- Instructions to follow: A single stretch of the material below is to be transcribed exactly, starting at the line with "req_ready_o = '0;" and ending after the line with "if (take_w) begin".

- Exercise data:
[config.mk]
export PLATFORM = sky130hd
export DESIGN_NAME = hbic_top
export DESIGN_NICKNAME = d
export VERILOG_FILES = /design/src/hbic_cmd_pkg.sv /design/src/hbic_beat_pkg.sv /design/src/port_arbiter.sv /design/src/arw_merge.sv /design/src/wdata_router.sv /design/src/rdata_router.sv /design/src/hbic_top.sv
export VERILOG_INCLUDE_DIRS = /design/src /design/src/src
export SDC_FILE = /design/constraint.sdc
export NUM_CORES = 1
export LEC_CHECK = 0
export BUFFER_PORTS_ARGS = -buffer_cell sky130_fd_sc_hd__buf_4
export CAP_MARGIN = 20
export CORE_AREA = 2 2 697 699
export CTS_CLUSTER_DIAMETER = 100
export DETAILED_ROUTE_END_ITERATION = 12
export DIE_AREA = 0 0 699 701
export PLACE_DENSITY = 0.3
export SLEW_MARGIN = 25
export SYNTH_ARGS = -nofsm -noshare
export SYNTH_HDL_FRONTEND = slang
export SYNTH_HIERARCHICAL = 1
export SYNTH_SLANG_ARGS = --single-unit
[constraint.sdc]
create_clock -name sys_clk_i -period 21.2 [get_ports sys_clk_i]
set_input_delay 5.3 -clock sys_clk_i [delete_from_list [all_inputs] [get_ports sys_clk_i]]
set_output_delay 5.3 -clock sys_clk_i [all_outputs]
set_load 0.1 [all_outputs]
[src/hbic_defs.svh]
`ifndef HBIC_DEFS_SVH
`define HBIC_DEFS_SVH

// frame-pipeline masters sharing the controller
`define HBIC_PORTS    4

`define HBIC_ADDR_W   32
`define HBIC_DATA_W   128
`define HBIC_ID_W     4

// burst length field holds beats minus one
`define HBIC_LEN_W    8

// write commands issued but not yet fully forwarded
`define HBIC_WQ_DEPTH 4

`endif

[src/hbic_cmd_pkg.sv]
`default_nettype none

`include "hbic_defs.svh"

package hbic_cmd_pkg;

	typedef logic [$clog2(`HBIC_PORTS)-1:0] port_idx_t;

	// one port's aw or ar request
	typedef struct packed {
		logic [`HBIC_ADDR_W-1:0] addr;
		logic [`HBIC_LEN_W-1:0]  len;    // beats minus one
	} addr_req_t;

	// merged command toward the controller
	typedef struct packed {
		logic [`HBIC_ID_W-1:0]   id;     // originating port
		logic [`HBIC_ADDR_W-1:0] addr;
		logic [`HBIC_LEN_W-1:0]  len;
		logic                    write;  // 1 write, 0 read
	} arw_cmd_t;

endpackage

`default_nettype wire

[src/hbic_beat_pkg.sv]
`default_nettype none

`include "hbic_defs.svh"

package hbic_beat_pkg;

	// write beat, no id since order follows issued commands
	typedef struct packed {
		logic [`HBIC_DATA_W-1:0]   data;
		logic [`HBIC_DATA_W/8-1:0] strb;  // byte enables
		logic                      last;
	} wbeat_t;

	// read beat from the controller
	typedef struct packed {
		logic [`HBIC_ID_W-1:0]     id;    // destination port
		logic [`HBIC_DATA_W-1:0]   data;
		logic                      last;
		logic [1:0]                resp;
	} rbeat_t;

endpackage

`default_nettype wire

[src/port_arbiter.sv]
`default_nettype none

`include "hbic_defs.svh"

module port_arbiter (
	input  wire                          sys_clk_i,
	input  wire                          rst_n_i,
	input  wire [`HBIC_PORTS-1:0]        req_valid_i,
	input  wire hbic_cmd_pkg::addr_req_t req_i [`HBIC_PORTS],
	output logic [`HBIC_PORTS-1:0]       req_ready_o,
	output logic                         slot_valid_o,
	output hbic_cmd_pkg::addr_req_t      slot_o,
	output hbic_cmd_pkg::port_idx_t      slot_port_o,
	input  wire                          slot_ready_i
);

	import hbic_cmd_pkg::*;

	port_idx_t ptr_q;    // first port searched next
	port_idx_t win_idx;
	port_idx_t cand;
	logic      found;
	logic      load_en;

	assign load_en = !slot_valid_o || slot_ready_i;  // slot empty or draining

	// rotate from ptr_q, first requester wins
	always_comb begin
		found   = 1'b0;
		win_idx = ptr_q;
		cand    = ptr_q;
		for (int i = 0; i < `HBIC_PORTS; i++) begin
			cand = port_idx_t'(ptr_q + i);  // wraps at port count
			if (!found && req_valid_i[cand]) begin
				found   = 1'b1;
				win_idx = cand;
			end
		end
	end

	always_comb begin
		req_ready_o = '0;
		if (found && load_en) begin
			req_ready_o[win_idx] = 1'b1;  // one-cycle ready in the load cycle
		end
	end

	always_ff @(posedge sys_clk_i) begin
		if (!rst_n_i) begin
			slot_valid_o <= 1'b0;
			ptr_q        <= '0;
		end else if (load_en) begin
			slot_valid_o <= found;
			if (found) begin
				ptr_q <= win_idx + 1'b1;  // port after the winner
			end
		end
	end

	always_ff @(posedge sys_clk_i) begin
		if (load_en && found) begin
			slot_o      <= req_i[win_idx];
			slot_port_o <= win_idx;
		end
	end

	a_one_grant: assert property (@(posedge sys_clk_i) disable iff (!rst_n_i)
		$onehot0(req_ready_o));

endmodule

`default_nettype wire

[src/arw_merge.sv]
`default_nettype none

`include "hbic_defs.svh"

module arw_merge (
	input  wire                          sys_clk_i,
	input  wire                          rst_n_i,
	input  wire                          aw_valid_i,
	input  wire hbic_cmd_pkg::addr_req_t aw_i,
	input  wire hbic_cmd_pkg::port_idx_t aw_port_i,
	output logic                         aw_ready_o,
	input  wire                          ar_valid_i,
	input  wire hbic_cmd_pkg::addr_req_t ar_i,
	input  wire hbic_cmd_pkg::port_idx_t ar_port_i,
	output logic                         ar_ready_o,
	input  wire                          wq_space_i,
	output logic                         wq_push_o,
	output hbic_cmd_pkg::port_idx_t      wq_port_o,
	output logic                         cmd_valid_o,
	output hbic_cmd_pkg::arw_cmd_t       cmd_o,
	input  wire                          cmd_ready_i
);

	import hbic_cmd_pkg::*;

	localparam int ID_W = `HBIC_ID_W;

	logic     cmd_free;
	logic     aw_ok;
	logic     take_w;
	logic     take_r;
	logic     wr_pri_q;  // write wins the next tie
	arw_cmd_t cmd_d;

	assign cmd_free = !cmd_valid_o || cmd_ready_i;
	assign aw_ok    = aw_valid_i && wq_space_i;  // write needs a queue entry
	assign take_w   = cmd_free && aw_ok && (wr_pri_q || !ar_valid_i);
	assign take_r   = cmd_free && ar_valid_i && !take_w;

	assign aw_ready_o = take_w;
	assign ar_ready_o = take_r;

	// write data order follows command order
	assign wq_push_o = take_w;
	assign wq_port_o = aw_port_i;

	always_comb begin
		cmd_d.write = take_w;
		if (take_w) begin
			cmd_d.id   = ID_W'(aw_port_i);
			cmd_d.addr = aw_i.addr;
			cmd_d.len  = aw_i.len;
		end else begin
			cmd_d.id   = ID_W'(ar_port_i);
			cmd_d.addr = ar_i.addr;
			cmd_d.len  = ar_i.len;
		end
	end

	always_ff @(posedge sys_clk_i) begin
		if (!rst_n_i) begin
			cmd_valid_o <= 1'b0;
			wr_pri_q    <= 1'b1;
		end else begin
			if (cmd_free) begin
				cmd_valid_o <= take_w || take_r;
			end
			if (take_w && ar_valid_i) begin
				wr_pri_q <= 1'b0;  // read goes first next time
			end else if (take_r && aw_ok) begin
				wr_pri_q <= 1'b1;
			end
		end
	end

	always_ff @(posedge sys_clk_i) begin
		if (take_w || take_r) begin
			cmd_o <= cmd_d;
		end
	end

	a_cmd_hold: assert property (@(posedge sys_clk_i) disable iff (!rst_n_i)
		cmd_valid_o && !cmd_ready_i |=> cmd_valid_o && $stable(cmd_o));

endmodule

`default_nettype wire

[src/wdata_router.sv]
`default_nettype none

`include "hbic_defs.svh"

module wdata_router (
	input  wire                           sys_clk_i,
	input  wire                           rst_n_i,
	input  wire                           push_i,
	input  wire hbic_cmd_pkg::port_idx_t  push_port_i,
	output logic                          space_o,
	input  wire [`HBIC_PORTS-1:0]         w_valid_i,
	input  wire hbic_beat_pkg::wbeat_t    w_i [`HBIC_PORTS],
	output logic [`HBIC_PORTS-1:0]        w_ready_o,
	output logic                          mw_valid_o,
	output hbic_beat_pkg::wbeat_t         mw_o,
	input  wire                           mw_ready_i
);

	import hbic_cmd_pkg::*;

	localparam int PTR_W = $clog2(`HBIC_WQ_DEPTH);
	localparam int CNT_W = PTR_W + 1;

	port_idx_t        q_mem [`HBIC_WQ_DEPTH];  // ports of issued writes
	logic [PTR_W-1:0] wr_ptr_q;
	logic [PTR_W-1:0] rd_ptr_q;
	logic [CNT_W-1:0] count_q;
	port_idx_t        head;
	logic             empty;
	logic             pop;

	assign empty   = (count_q == '0);
	assign space_o = (count_q != CNT_W'(`HBIC_WQ_DEPTH));
	assign head    = q_mem[rd_ptr_q];

	// head port passes straight through
	assign mw_valid_o = !empty && w_valid_i[head];
	assign mw_o       = w_i[head];
	assign pop        = mw_valid_o && mw_ready_i && mw_o.last;  // burst done

	always_comb begin
		for (int i = 0; i < `HBIC_PORTS; i++) begin
			w_ready_o[i] = !empty && mw_ready_i && (head == port_idx_t'(i));
		end
	end

	always_ff @(posedge sys_clk_i) begin
		if (!rst_n_i) begin
			wr_ptr_q <= '0;
			rd_ptr_q <= '0;
			count_q  <= '0;
		end else begin
			if (push_i) begin
				wr_ptr_q <= wr_ptr_q + 1'b1;
			end
			if (pop) begin
				rd_ptr_q <= rd_ptr_q + 1'b1;
			end
			if (push_i && !pop) begin
				count_q <= count_q + 1'b1;
			end else if (pop && !push_i) begin
				count_q <= count_q - 1'b1;
			end
		end
	end

	always_ff @(posedge sys_clk_i) begin
		if (push_i) begin
			q_mem[wr_ptr_q] <= push_port_i;
		end
	end

	// merge stage must honour space_o
	a_no_push_full: assert property (@(posedge sys_clk_i) disable iff (!rst_n_i)
		push_i |-> count_q != CNT_W'(`HBIC_WQ_DEPTH));

endmodule

`default_nettype wire

[src/rdata_router.sv]
`default_nettype none

`include "hbic_defs.svh"

module rdata_router (
	input  wire                        mr_valid_i,
	input  wire hbic_beat_pkg::rbeat_t mr_i,
	output logic                       mr_ready_o,
	output logic [`HBIC_PORTS-1:0]     r_valid_o,
	output hbic_beat_pkg::rbeat_t      r_o,
	input  wire [`HBIC_PORTS-1:0]      r_ready_i
);

	import hbic_cmd_pkg::*;

	localparam int ID_W = `HBIC_ID_W;

	port_idx_t dst;

	assign dst = port_idx_t'(mr_i.id);  // id carries the port number
	assign r_o = mr_i;                  // payload shared by all ports

	always_comb begin
		for (int i = 0; i < `HBIC_PORTS; i++) begin
			r_valid_o[i] = mr_valid_i && (mr_i.id == ID_W'(i));
		end
	end

	assign mr_ready_o = r_ready_i[dst];

	// controller must echo an id issued by arw_merge
	always_comb begin
		if (mr_valid_i) begin
			a_id_range: assert (mr_i.id < ID_W'(`HBIC_PORTS))
				else $error("read beat id %0d has no port", mr_i.id);
		end
	end

endmodule

`default_nettype wire

[src/hbic_top.sv]
`default_nettype none

`include "hbic_defs.svh"

module hbic_top (
	input  wire                          sys_clk_i,
	input  wire                          rst_n_i,
	input  wire [`HBIC_PORTS-1:0]        aw_valid_i,
	input  wire hbic_cmd_pkg::addr_req_t aw_i [`HBIC_PORTS],
	output logic [`HBIC_PORTS-1:0]       aw_ready_o,
	input  wire [`HBIC_PORTS-1:0]        ar_valid_i,
	input  wire hbic_cmd_pkg::addr_req_t ar_i [`HBIC_PORTS],
	output logic [`HBIC_PORTS-1:0]       ar_ready_o,
	input  wire [`HBIC_PORTS-1:0]        w_valid_i,
	input  wire hbic_beat_pkg::wbeat_t   w_i [`HBIC_PORTS],
	output logic [`HBIC_PORTS-1:0]       w_ready_o,
	output logic [`HBIC_PORTS-1:0]       r_valid_o,
	output hbic_beat_pkg::rbeat_t        r_o [`HBIC_PORTS],
	input  wire [`HBIC_PORTS-1:0]        r_ready_i,
	output logic                         cmd_valid_o,
	output hbic_cmd_pkg::arw_cmd_t       cmd_o,
	input  wire                          cmd_ready_i,
	output logic                         mw_valid_o,
	output hbic_beat_pkg::wbeat_t        mw_o,
	input  wire                          mw_ready_i,
	input  wire                          mr_valid_i,
	input  wire hbic_beat_pkg::rbeat_t   mr_i,
	output logic                         mr_ready_o
);

	import hbic_cmd_pkg::*;
	import hbic_beat_pkg::*;

	logic      aw_slot_valid;
	addr_req_t aw_slot;
	port_idx_t aw_slot_port;
	logic      aw_slot_ready;
	logic      ar_slot_valid;
	addr_req_t ar_slot;
	port_idx_t ar_slot_port;
	logic      ar_slot_ready;
	logic      wq_push;
	port_idx_t wq_port;
	logic      wq_space;
	rbeat_t    r_beat;

	port_arbiter u_aw_arb (
		.sys_clk_i    (sys_clk_i),
		.rst_n_i      (rst_n_i),
		.req_valid_i  (aw_valid_i),
		.req_i        (aw_i),
		.req_ready_o  (aw_ready_o),
		.slot_valid_o (aw_slot_valid),
		.slot_o       (aw_slot),
		.slot_port_o  (aw_slot_port),
		.slot_ready_i (aw_slot_ready)
	);

	port_arbiter u_ar_arb (
		.sys_clk_i    (sys_clk_i),
		.rst_n_i      (rst_n_i),
		.req_valid_i  (ar_valid_i),
		.req_i        (ar_i),
		.req_ready_o  (ar_ready_o),
		.slot_valid_o (ar_slot_valid),
		.slot_o       (ar_slot),
		.slot_port_o  (ar_slot_port),
		.slot_ready_i (ar_slot_ready)
	);

	arw_merge u_arw_merge (
		.sys_clk_i   (sys_clk_i),
		.rst_n_i     (rst_n_i),
		.aw_valid_i  (aw_slot_valid),
		.aw_i        (aw_slot),
		.aw_port_i   (aw_slot_port),
		.aw_ready_o  (aw_slot_ready),
		.ar_valid_i  (ar_slot_valid),
		.ar_i        (ar_slot),
		.ar_port_i   (ar_slot_port),
		.ar_ready_o  (ar_slot_ready),
		.wq_space_i  (wq_space),
		.wq_push_o   (wq_push),
		.wq_port_o   (wq_port),
		.cmd_valid_o (cmd_valid_o),
		.cmd_o       (cmd_o),
		.cmd_ready_i (cmd_ready_i)
	);

	wdata_router u_wdata_router (
		.sys_clk_i   (sys_clk_i),
		.rst_n_i     (rst_n_i),
		.push_i      (wq_push),
		.push_port_i (wq_port),
		.space_o     (wq_space),
		.w_valid_i   (w_valid_i),
		.w_i         (w_i),
		.w_ready_o   (w_ready_o),
		.mw_valid_o  (mw_valid_o),
		.mw_o        (mw_o),
		.mw_ready_i  (mw_ready_i)
	);

	rdata_router u_rdata_router (
		.mr_valid_i (mr_valid_i),
		.mr_i       (mr_i),
		.mr_ready_o (mr_ready_o),
		.r_valid_o  (r_valid_o),
		.r_o        (r_beat),
		.r_ready_i  (r_ready_i)
	);

	for (genvar i = 0; i < `HBIC_PORTS; i++) begin : g_r_fanout
		assign r_o[i] = r_beat;  // only r_valid_o selects the port
	end

endmodule

`default_nettype wire

# Yosys cells after proc, flatten, opt, wreduce, memory -nomap -nowiden
# Memories as Yosys holds them, arrays and structs flattened. A register that Yosys moved wholly into a read port is not among the register bits.
# Cells that the tools add are included.
# word_totals
memories,1
elab_cells,172
inputBits,1056
regBits,144
mem_bits_rw,8
# mem_list
name,words,width,rd,rd_ports_with_merged_regs,wr,line,rtl
u_wdata_router.q_mem,4,2,1,1,1,wdata_router.sv:24,port_idx_t q_mem [`HBIC_WQ_DEPTH];
# classes
eq_ne,7
mux,58
bitwise_logic,3
magnitude_cmp,17
n_reduce_logical,55
addsub,12
# ops
cell,count
$bmux W145 S2,1
$mux W145,2
$bmux W40 S2,2
$mux W40,4
$mux W42,1
$lt A2 B3 Y1 const B,12
$logic_and A1 B1 Y1,31
$mux W1,24
$bmux W1 S2,10
$mux W2,8
$add A2 B1 Y2 const B,6
$logic_not A1 Y1,12
$ge A3 B3 Y1 const B,3
$not A2 Y3,3
$add A2 B2 Y2 const B,4
$eq A4 B2 Y1 const B,2
$mux W4,2
$mux W3,2
$logic_or A1 B1 Y1,5
$demux W1 S2,2
$eq A2 B2 Y1 const B,2
$eq A4 B1 Y1 const B,1
$ge A2 B1 Y1 const B,2
$logic_not A4 Y1,1
other kinds (8),10

# Longest topological paths before layout
# Gate-level depths: netlist (run 1).
# depth
ltp_word,17
ltp_mapped,12

# Cells and area by module
# Netlist (run 1), hierarchy kept.
# modules_own_cells
module,instances,cells_each,area_each_um2
port_arbiter,2,209,2882.8
wdata_router,1,256,4304.1
hbic_top,1,405,3040.4
arw_merge,1,110,1979.4
rdata_router,1,141,1084.8

# Least setup slack after synthesis (run 1)
# Ideal clock, no wire load.
# synth_path
kind,input to output
start,input port cmd_ready_i
end,output port aw_ready_o[0]
stages,6
t_arrival_ns,10.582
n_path_buf,1
required_time_ns,15.900
slack_ns,5.318
cell_sequence,nor2b_4 nor3_4 buf_6 inv_1 a21oi_1 nor3b_1
# synth_between
elab_chain_cells,6
# synth_lines
item,line,rtl
from (decl),hbic_top.sv:22,"input wire cmd_ready_i,"
$logic_or A1 B1 Y1,arw_merge.sv:35,assign cmd_free = !cmd_valid_o || cmd_ready_i;
$logic_and A1 B1 Y1 (2 in a row),arw_merge.sv:37,assign take_w = cmd_free && aw_ok && (wr_pri_q || !ar_valid_i);
via aw_slot_ready,hbic_top.sv:37,logic aw_slot_ready;
$logic_or A1 B1 Y1,port_arbiter.sv:25,assign load_en = !slot_valid_o || slot_ready_i;
$logic_and A1 B1 Y1,port_arbiter.sv:43,if (found && load_en) begin
$mux W4,port_arbiter.sv:43,
to (decl),hbic_top.sv:10,"output logic [`HBIC_PORTS-1:0] aw_ready_o,"
# The timed path passes the listed nets, and every way through them passes these cells.

# Worst setup path in the final report (run 1)
# layout_path
start,input port cmd_ready_i
end,output port ar_ready_o[3]
# layout_between
elab_chain_cells,8
word_cells_on_any_way,9
# layout_lines
item,line,rtl
$logic_or A1 B1 Y1,arw_merge.sv:35,
$logic_and A1 B1 Y1 (2 in a row),arw_merge.sv:37,
via aw_slot_ready,hbic_top.sv:37,
$logic_not A1 Y1,arw_merge.sv:38,assign take_r = cmd_free && ar_valid_i && !take_w;
$logic_and A1 B1 Y1,arw_merge.sv:38,
via ar_slot_ready,hbic_top.sv:41,logic ar_slot_ready;
$logic_or A1 B1 Y1,port_arbiter.sv:25,
$logic_and A1 B1 Y1,port_arbiter.sv:43,
$mux W4,port_arbiter.sv:43,
to (decl),hbic_top.sv:13,"output logic [`HBIC_PORTS-1:0] ar_ready_o,"
# The timed path passes the listed nets, and every way through them passes these cells.

==> flow_summary.json, run 1 <==
{
  "crit_type": "in -> out",
  "path_clk_slew_ps": 70,
  "setup_viol": 0,
  "grt_pass1_vias": 15310,
  "min_path_type": "reg -> reg",
  "yosysUniqueCellTypes": 55,
  "worst_pin_slew_ps": 1020,
  "nFillCells": 56825,
  "area_growth_pct": 81.7,
  "irDropWorstVdd_uv": 52.8,
  "root_buffer": "clkbuf_16",
  "whs_path_depth": 2,
  "max_cap_violations": 0,
  "multi_input_area_sq_um": 7160,
  "powerDensity_nw_per_um2": 110,
  "post-cts-setup-buffers": 0,
  "worstRegToRegCells": 10,
  "async_flop_share": 0,
  "synth_area_sq_um": 16200,
  "synth_ff_type": "edfxtp_1",
  "cts_made_buffers": 25,
  "io_buffers": 1147,
  "synth_area_leaders": "buf_4 (26%), edfxtp_1 (25%), mux4_2 (20%)",
  "seq_area_sq_um": 4390,
  "finalCriticalPeriod_ps": 13020,
  "rsz0062_at_grt": "no",
  "layout-drive-gt1-share": 0.729,
  "crit_fanout": 41,
  "netlist.area_leader.share": 0.256,
  "drv_slew": 0,
  "slew_headroom": 0.317,
  "die_area_sq_um": 490000,
  "place_inst": 8312,
  "hold_buffers": 0,
  "num_rows": 255,
  "ys_ff_latch": 152,
  "ys_seq_area_frac": 0.272,
  "start_util": 0.0336,
  "drtIter0Drc": 1142,
  "final_cells": 8473,
  "skew_ps": 21.9,
  "yosysMostFrequentCell": "buf_4",
  "grt_overflow": 0,
  "die_width_um": 699,
  "nets": 2976,
  "insertion_delay_ps": 550,
  "outcome": "finished clean",
  "syn_avg_cell_area_sq_um": 12.2,
  "grt_max_degree": 74,
  "ys_warn_count": 6,
  "max_freq_ghz": 0.0768,
  "synth_edf_count": 135,
  "track_usage": 0.106,
  "cts_tree": "done",
  "h-tree-depth": 4,
  "cts_resized": 0,
  "arrival_ps": 7720,
  "netlist_top_cells_count": "buf_4 (551), mux2i_1 (245), mux4_2 (147)",
  "fin_util": 0.0610,
  "cts_buffer_depth": 3,
  "final-hold-violation-count": 0,
  "avgViaCountPerCell": 1.83,
  "fin_setup_tns_ps": 0,
  "core_region_area_sq_um": 482000,
  "drt_wl_total_mm": 271,
  "final_antenna_net_count": 0,
  "antenna_found_initial": 267,
  "ioPinCount": 1805,
  "die_height_um": 701,
  "p_leak_uw": 0.0100,
  "dp_hpwl_mm": 252,
  "startpoint_type": "primary input",
  "cp-end-kind": "primary output",
  "place_congestion": 0.987,
  "synthCells": 1330,
  "post-route-period-util": 0.614,
  "route.detailed.drc": 0,
  "wl_per_cell_um": 32.0,
  "grt_pass1_wl_mm": 305,
  "cts_sinks": 152,
  "yosys.area.top_type": "buf_4",
  "cp.required_ps": 15900,
  "drt-pass1-iter-count": 5,
  "vias": 15515
}
==> metal layers <==
metal	wire, um	GRT usage	vias up
met1	95300	0.109	7419
li1	-	-	5658
met5	527	0.00402	-
met2	131000	0.181	1826
met3	26400	0.0444	586
met4	17900	0.0589	26
==> per-stage QoR <==
stage	hold slack [ps]	worst slack (ps)	total power, uW	instance area, sq um
after floorplan	462	5320	2530	16200
after global placement	482	8030	2910	28400
after detailed placement	494	8010	2910	28400
after CTS	506	7990	3320	29100
after global routing	560	7880	3350	29300
final	502	8180	3230	29400
==> where the power goes <==
group	total (uW)	switching, uW	leakage (uW)	internal (uW)
Combinational	2380	1780	0.00823	595
Sequential	476	40.2	0.00148	436
Clock	379	164	0.000336	214
Total	3230	1980	0.0100	1250
==> path summary, 6_finish.rpt <==
kind / slack [ps] / to / from
worst min register to register: 500 / u_wdata_router/rd_ptr_q[0] / u_wdata_router/rd_ptr_q[0]
worst max register to register: 17420 / u_wdata_router/count_q[2] / register
worst min-delay path: 500 / u_wdata_router/rd_ptr_q[0] / u_wdata_router/rd_ptr_q[0]
worst max-delay path: 8180 / ar_ready_o[3] / cmd_ready_i
==> placed cells by master (no fill, tap or decap), types with 3 or more instances in the layout <==
| cell | netlist | final |
|---|---|---|
| diode_2 | 0 | 128 |
| inv_1 | 10 | 10 |
| a21oi_1 | 12 | 10 |
| ha_1 | 5 | 5 |
| dfxtp_1 | 17 | 17 |
| clkbuf_16 | 0 | 25 |
| mux2_2 | 40 | 40 |
| and2_1 | 6 | 6 |
| edfxtp_1 | 135 | 135 |
| nor3_1 | 4 | 4 |
| clkinv_2 | 0 | 4 |
| o21ai_0 | 4 | 4 |
| mux2_1 | 5 | 5 |
| nand2b_1 | 6 | 6 |
| nand2_1 | 12 | 12 |
| buf_4 | 551 | 1164 |
| and3_1 | 3 | 3 |
| mux4_2 | 147 | 145 |
| nor2b_1 | 5 | 5 |
| mux2i_1 | 245 | 244 |
| nor2_1 | 16 | 15 |
| a21boi_0 | 4 | 4 |
| xnor2_1 | 3 | 3 |
==> final cells by class <==
cell class,count,area share
clock buffers,27,0.0219
clock inverters,6,0.000936
inverters,10,0.00128
flip-flops and latches,152,0.149
multi-input cells,559,0.244
well taps,6425,0.273
diodes,128,0.0109
repair buffers,1166,0.298
==> sequential cells by signal (all words and copies together) (netlist names), named ones only <==
| signal | count |
|---|---|
| u_ar_arb/ptr_q | 2 |
| u_ar_arb/slot_o | 40 |
| u_ar_arb/slot_port_o | 2 |
| u_ar_arb/slot_valid_o | 1 |
| u_arw_merge/cmd_o | 43 |
| u_arw_merge/cmd_valid_o | 1 |
| u_arw_merge/wr_pri_q | 1 |
| u_aw_arb/ptr_q | 2 |
| u_aw_arb/slot_o | 40 |
| u_aw_arb/slot_port_o | 2 |
| u_aw_arb/slot_valid_o | 1 |
| u_wdata_router/count_q | 3 |
| u_wdata_router/q_mem | 8 |
| u_wdata_router/rd_ptr_q | 2 |
| u_wdata_router/wr_ptr_q | 2 |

- Written answer:
		req_ready_o = '0;
		if (found && load_en) begin
			req_ready_o[win_idx] = 1'b1;  // one-cycle ready in the load cycle
		end
	end

	always_ff @(posedge sys_clk_i) begin
		if (!rst_n_i) begin
			slot_valid_o <= 1'b0;
			ptr_q        <= '0;
		end else if (load_en) begin
			slot_valid_o <= found;
			if (found) begin
				ptr_q <= win_idx + 1'b1;  // port after the winner
			end
		end
	end

	always_ff @(posedge sys_clk_i) begin
		if (load_en && found) begin
			slot_o      <= req_i[win_idx];
			slot_port_o <= win_idx;
		end
	end

	a_one_grant: assert property (@(posedge sys_clk_i) disable iff (!rst_n_i)
		$onehot0(req_ready_o));

endmodule

`default_nettype wire

[src/arw_merge.sv]
`default_nettype none

`include "hbic_defs.svh"

module arw_merge (
	input  wire                          sys_clk_i,
	input  wire                          rst_n_i,
	input  wire                          aw_valid_i,
	input  wire hbic_cmd_pkg::addr_req_t aw_i,
	input  wire hbic_cmd_pkg::port_idx_t aw_port_i,
	output logic                         aw_ready_o,
	input  wire                          ar_valid_i,
	input  wire hbic_cmd_pkg::addr_req_t ar_i,
	input  wire hbic_cmd_pkg::port_idx_t ar_port_i,
	output logic                         ar_ready_o,
	input  wire                          wq_space_i,
	output logic                         wq_push_o,
	output hbic_cmd_pkg::port_idx_t      wq_port_o,
	output logic                         cmd_valid_o,
	output hbic_cmd_pkg::arw_cmd_t       cmd_o,
	input  wire                          cmd_ready_i
);

	import hbic_cmd_pkg::*;

	localparam int ID_W = `HBIC_ID_W;

	logic     cmd_free;
	logic     aw_ok;
	logic     take_w;
	logic     take_r;
	logic     wr_pri_q;  // write wins the next tie
	arw_cmd_t cmd_d;

	assign cmd_free = !cmd_valid_o || cmd_ready_i;
	assign aw_ok    = aw_valid_i && wq_space_i;  // write needs a queue entry
	assign take_w   = cmd_free && aw_ok && (wr_pri_q || !ar_valid_i);
	assign take_r   = cmd_free && ar_valid_i && !take_w;

	assign aw_ready_o = take_w;
	assign ar_ready_o = take_r;

	// write data order follows command order
	assign wq_push_o = take_w;
	assign wq_port_o = aw_port_i;

	always_comb begin
		cmd_d.write = take_w;
		if (take_w) begin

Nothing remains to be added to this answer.